The spark that started this latest conflagration was yesterday’s announcement by the Enforcement Directorate (ED), a government agency responsible for combatting economic crimes, that it was freezing her bank accounts in response to an August 2021 complaint by Vikas Sankrityayan, a co-founder of “Hindu IT Cell,” an obscure group linked to the Hindu nationalist far-right that supports Prime Minister Narendra Modi’s Bharatiya Janata Party.
Arbitrary proceedings
The arbitrary nature of last year’s police decision to investigate Ayyub on suspicion of fraud was condemned by RSF at the time. After she responded to all the summonses for questioning and provided all the documents requested, the ED’s Mumbai Zonal Office finally closed the investigation on 7 February.

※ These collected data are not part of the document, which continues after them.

## src/rtl/apu_cmd_seq.sv

```systemverilog
// ============================================================================
//  Module      : apu_cmd_seq
//  Description : Command FIFO feeding a sound-unit register-write / delay
//                sequencer (SETUP -> STROBE -> GAP write cycle, WAIT delay).
//  Revision    : 1.0  initial release
// ============================================================================
`default_nettype none

module apu_cmd_seq #(
    parameter int DEPTH         = 8,
    parameter int STROBE_CYCLES = 2,
    parameter int GAP_CYCLES    = 2
) (
    input  logic                     clk,
    input  logic                     rst,
    input  logic                     cmd_valid,
    output logic                     cmd_ready,
    input  logic                     cmd_wait,
    input  logic [7:0]               cmd_addr,
    input  logic [7:0]               cmd_data,
    output logic [15:0]              apu_a,
    output logic [7:0]               apu_din,
    output logic                     apu_wr,
    output logic                     busy,
    output logic [$clog2(DEPTH):0]   level,
    output logic                     err
);

    localparam int AW = $clog2(DEPTH);
    localparam int LW = AW + 1;

    localparam logic [2:0] ST_IDLE   = 3'd0;
    localparam logic [2:0] ST_SETUP  = 3'd1;
    localparam logic [2:0] ST_STROBE = 3'd2;
    localparam logic [2:0] ST_GAP    = 3'd3;
    localparam logic [2:0] ST_WAIT   = 3'd4;

    logic [16:0]   mem_q [DEPTH];
    logic [AW-1:0] wr_ptr_q, wr_ptr_d;
    logic [AW-1:0] rd_ptr_q, rd_ptr_d;
    logic [LW-1:0] level_q, level_d;
    logic [2:0]    state_q, state_d;
    logic [15:0]   cnt_q, cnt_d;
    logic [15:0]   apu_a_q, apu_a_d;
    logic [7:0]    apu_din_q, apu_din_d;
    logic          err_q, err_d;

    logic          push;
    logic          pop;
    logic [16:0]   head;
    logic          head_wait;
    logic [7:0]    head_addr;
    logic [7:0]    head_data;
    logic          addr_ok;

    assign push      = cmd_valid && cmd_ready;
    assign head      = mem_q[rd_ptr_q];
    assign head_wait = head[16];
    assign head_addr = head[15:8];
    assign head_data = head[7:0];
    assign addr_ok   = (head_addr >= 8'h10) && (head_addr <= 8'h3F);

    // FIFO storage carries no reset; occupancy is tracked by level_q alone.
    always_ff @(posedge clk) begin
        if (push) begin
            mem_q[wr_ptr_q] <= {cmd_wait, cmd_addr, cmd_data};
        end
    end

    always_comb begin
        wr_ptr_d = wr_ptr_q;
        rd_ptr_d = rd_ptr_q;
        level_d  = level_q;
        if (push) begin
            wr_ptr_d = wr_ptr_q + AW'(1);
        end
        if (pop) begin
            rd_ptr_d = rd_ptr_q + AW'(1);
        end
        if (push && !pop) begin
            level_d = level_q + LW'(1);
        end else if (pop && !push) begin
            level_d = level_q - LW'(1);
        end
    end

    // State register
    always_ff @(posedge clk or posedge rst) begin
        if (rst) begin
            state_q   <= ST_IDLE;
            cnt_q     <= 16'h0000;
            apu_a_q   <= 16'h0000;
            apu_din_q <= 8'h00;
            err_q     <= 1'b0;
            wr_ptr_q  <= '0;
            rd_ptr_q  <= '0;
            level_q   <= '0;
        end else begin
            state_q   <= state_d;
            cnt_q     <= cnt_d;
            apu_a_q   <= apu_a_d;
            apu_din_q <= apu_din_d;
            err_q     <= err_d;
            wr_ptr_q  <= wr_ptr_d;
            rd_ptr_q  <= rd_ptr_d;
            level_q   <= level_d;
        end
    end

    // Next-state logic; cnt_q is shared by STROBE, GAP and WAIT timing.
    always_comb begin
        state_d   = state_q;
        cnt_d     = cnt_q;
        apu_a_d   = apu_a_q;
        apu_din_d = apu_din_q;
        err_d     = 1'b0;
        pop       = 1'b0;
        case (state_q)
            ST_IDLE: begin
                if (level_q != '0) begin
                    pop = 1'b1;
                    if (head_wait) begin
                        state_d = ST_WAIT;
                        cnt_d   = {head_addr, head_data};
                    end else if (addr_ok) begin
                        state_d   = ST_SETUP;
                        apu_a_d   = {8'hFF, head_addr};
                        apu_din_d = head_data;
                    end else begin
                        err_d = 1'b1;
                    end
                end
            end
            ST_SETUP: begin
                state_d = ST_STROBE;
                cnt_d   = 16'(STROBE_CYCLES);
            end
            ST_STROBE: begin
                if (cnt_q <= 16'd1) begin
                    state_d = ST_GAP;
                    cnt_d   = 16'(GAP_CYCLES);
                end else begin
                    cnt_d = cnt_q - 16'd1;
                end
            end
            ST_GAP: begin
                if (cnt_q <= 16'd1) begin
                    state_d = ST_IDLE;
                    cnt_d   = 16'h0000;
                end else begin
                    cnt_d = cnt_q - 16'd1;
                end
            end
            ST_WAIT: begin
                // A zero delay still spends one cycle here.
                if (cnt_q <= 16'd1) begin
                    state_d = ST_IDLE;
                    cnt_d   = 16'h0000;
                end else begin
                    cnt_d = cnt_q - 16'd1;
                end
            end
            default: begin
                state_d = ST_IDLE;
                cnt_d   = 16'h0000;
            end
        endcase
    end

    // Outputs
    always_comb begin
        apu_wr    = (state_q == ST_STROBE);
        busy      = (state_q != ST_IDLE) || (level_q != '0);
        cmd_ready = (level_q != LW'(DEPTH));
        level     = level_q;
        apu_a     = apu_a_q;
        apu_din   = apu_din_q;
        err       = err_q;
    end

endmodule

`default_nettype wire

```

But the ED management meanwhile asked another branch, the Delhi Zonal-II Office, to pursue the investigation and re-interrogate Ayyub, who is a Washington Post columnist. Significantly, whereas the original investigation focused on claims that Ayyub misused funds she had raised for Covid-19 victims, the latest ED interrogation was mainly about her journalism, as she pointed out in a statement released today.
“Let’s not be fooled,” said Daniel Bastard, the head of RSF’s Asia-Pacific desk. “It’s clear that the Indian government, through the Enforcement Directorate, is manipulating the justice system to achieve the goal it has been pursuing for several years – to silence an annoying journalist once and for all. We call on Prime Minister Narendra Modi’s office to put an immediate end to this crude intimidation campaign against Rana Ayyub, which has gone on for too long. The rule of law in India has been sadly trampled on in this case and its credibility is now at stake.”
Increasingly violent methods
Ayyub has often been the target of harassment campaigns that use increasingly violent methods. First, false information is circulated and far-right Hindu nationalist activists file complaints. Then police and judicial investigations are initiated with the aim intimidating Ayyub. And finally, vast online hate campaigns are orchestrated along with calls for her to be murdered and the publication of her personal data.
To combat these campaigns, RSF has repeatedly urged the Indian authorities at both federal and state levels to guarantee her safety. In November 2018, RSF also addressed an urgent appeal to the UN Special Rapporteur on extrajudicial, summary or arbitrary executions.
In an overlapping development yesterday, the same day as the decision to freeze Ayyub’s assets, the Mumbai police arrested an individual who had openly threatened to murder her if she continued working as a journalist. It is indicative of the political nature of the harassment of Ayyub that the Mumbai police are overseen by the Maharashtra state government, which is controlled by a coalition opposed to the federal government.
India is ranked 142nd out of 180 countries in RSF’s 2021 World Press Freedom Index.